- **PROBLEM REQUIREMENTS**: Among the entries below, find every line that has "reason" and pull it out.

- **SOURCE DATA**:
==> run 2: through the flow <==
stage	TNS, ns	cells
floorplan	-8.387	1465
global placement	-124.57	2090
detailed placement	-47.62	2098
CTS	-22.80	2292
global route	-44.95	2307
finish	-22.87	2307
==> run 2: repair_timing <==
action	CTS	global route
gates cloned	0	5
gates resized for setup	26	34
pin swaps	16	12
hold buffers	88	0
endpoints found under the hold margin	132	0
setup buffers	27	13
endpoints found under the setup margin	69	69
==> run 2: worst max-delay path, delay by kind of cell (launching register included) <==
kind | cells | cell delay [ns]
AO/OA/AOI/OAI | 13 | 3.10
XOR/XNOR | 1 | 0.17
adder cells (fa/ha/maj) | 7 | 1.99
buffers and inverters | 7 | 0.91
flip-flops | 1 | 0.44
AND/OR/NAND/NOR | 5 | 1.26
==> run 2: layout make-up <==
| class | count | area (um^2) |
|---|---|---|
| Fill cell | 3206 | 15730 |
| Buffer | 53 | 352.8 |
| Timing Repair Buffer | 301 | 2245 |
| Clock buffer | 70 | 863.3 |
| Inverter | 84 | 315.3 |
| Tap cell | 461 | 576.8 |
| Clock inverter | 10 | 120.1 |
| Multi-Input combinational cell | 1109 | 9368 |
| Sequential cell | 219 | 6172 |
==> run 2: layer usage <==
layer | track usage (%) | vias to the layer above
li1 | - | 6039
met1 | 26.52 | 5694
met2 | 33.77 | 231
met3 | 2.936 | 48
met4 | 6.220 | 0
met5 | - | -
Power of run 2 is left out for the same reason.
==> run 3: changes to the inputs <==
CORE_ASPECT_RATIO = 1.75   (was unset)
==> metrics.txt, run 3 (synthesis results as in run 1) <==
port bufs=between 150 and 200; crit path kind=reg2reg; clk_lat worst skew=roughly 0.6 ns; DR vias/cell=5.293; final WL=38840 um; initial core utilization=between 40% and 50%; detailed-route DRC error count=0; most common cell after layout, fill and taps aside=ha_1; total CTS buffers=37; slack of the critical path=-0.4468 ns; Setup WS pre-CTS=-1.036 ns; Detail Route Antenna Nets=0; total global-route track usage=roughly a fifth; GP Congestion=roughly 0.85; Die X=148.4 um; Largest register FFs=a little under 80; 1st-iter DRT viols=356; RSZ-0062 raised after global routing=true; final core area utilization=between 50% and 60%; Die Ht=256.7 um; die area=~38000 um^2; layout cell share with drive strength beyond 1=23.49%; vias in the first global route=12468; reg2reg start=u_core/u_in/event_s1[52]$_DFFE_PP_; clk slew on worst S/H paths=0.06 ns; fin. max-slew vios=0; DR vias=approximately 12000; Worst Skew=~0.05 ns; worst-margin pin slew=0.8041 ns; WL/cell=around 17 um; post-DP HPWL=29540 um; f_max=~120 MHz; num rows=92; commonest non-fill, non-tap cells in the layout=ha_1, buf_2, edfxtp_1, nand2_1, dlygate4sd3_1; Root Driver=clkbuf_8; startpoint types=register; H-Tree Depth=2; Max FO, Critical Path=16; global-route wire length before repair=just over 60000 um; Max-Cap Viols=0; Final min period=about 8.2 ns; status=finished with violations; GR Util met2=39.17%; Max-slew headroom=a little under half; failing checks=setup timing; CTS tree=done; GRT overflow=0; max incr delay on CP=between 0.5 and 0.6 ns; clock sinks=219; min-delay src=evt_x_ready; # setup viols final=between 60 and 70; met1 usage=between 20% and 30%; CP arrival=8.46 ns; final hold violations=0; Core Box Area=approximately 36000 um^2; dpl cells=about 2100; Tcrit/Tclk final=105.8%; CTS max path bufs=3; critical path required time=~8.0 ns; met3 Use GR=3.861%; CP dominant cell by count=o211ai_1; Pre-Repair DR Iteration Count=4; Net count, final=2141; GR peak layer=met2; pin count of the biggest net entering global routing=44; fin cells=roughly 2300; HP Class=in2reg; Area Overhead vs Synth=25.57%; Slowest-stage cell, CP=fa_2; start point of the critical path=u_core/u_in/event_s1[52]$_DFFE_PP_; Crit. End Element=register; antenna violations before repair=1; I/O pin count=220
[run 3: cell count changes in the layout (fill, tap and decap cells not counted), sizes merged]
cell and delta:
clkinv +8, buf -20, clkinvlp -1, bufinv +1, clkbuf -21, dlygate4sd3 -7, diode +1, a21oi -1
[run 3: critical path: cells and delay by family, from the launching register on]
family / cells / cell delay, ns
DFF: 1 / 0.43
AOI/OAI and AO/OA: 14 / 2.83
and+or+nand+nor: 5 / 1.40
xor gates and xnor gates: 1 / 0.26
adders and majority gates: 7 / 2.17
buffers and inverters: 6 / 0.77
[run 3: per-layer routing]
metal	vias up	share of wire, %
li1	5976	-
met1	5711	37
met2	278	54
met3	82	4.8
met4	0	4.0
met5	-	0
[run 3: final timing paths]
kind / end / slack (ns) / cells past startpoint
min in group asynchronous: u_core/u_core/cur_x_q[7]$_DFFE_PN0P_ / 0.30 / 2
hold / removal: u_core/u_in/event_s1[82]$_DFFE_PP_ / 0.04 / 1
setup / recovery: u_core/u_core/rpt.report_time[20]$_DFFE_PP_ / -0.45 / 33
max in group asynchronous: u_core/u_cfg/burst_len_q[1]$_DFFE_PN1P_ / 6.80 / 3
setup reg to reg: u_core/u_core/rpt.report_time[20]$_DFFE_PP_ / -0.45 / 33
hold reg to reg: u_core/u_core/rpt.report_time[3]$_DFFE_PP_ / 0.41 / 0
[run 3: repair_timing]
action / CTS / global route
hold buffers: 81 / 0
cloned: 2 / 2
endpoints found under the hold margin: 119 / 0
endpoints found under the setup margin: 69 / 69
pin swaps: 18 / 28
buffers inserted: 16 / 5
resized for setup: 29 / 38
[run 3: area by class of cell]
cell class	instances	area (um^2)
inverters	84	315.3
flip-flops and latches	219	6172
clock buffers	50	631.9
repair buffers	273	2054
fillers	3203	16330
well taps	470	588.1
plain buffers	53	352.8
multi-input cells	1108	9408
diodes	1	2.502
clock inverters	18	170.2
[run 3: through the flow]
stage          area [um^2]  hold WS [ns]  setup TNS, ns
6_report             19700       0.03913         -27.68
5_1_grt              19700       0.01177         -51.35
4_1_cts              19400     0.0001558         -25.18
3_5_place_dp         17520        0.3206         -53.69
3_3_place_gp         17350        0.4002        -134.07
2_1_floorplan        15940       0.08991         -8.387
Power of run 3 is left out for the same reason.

- **SOLUTION**:
Power of run 2 is left out for the same reason.
Power of run 3 is left out for the same reason.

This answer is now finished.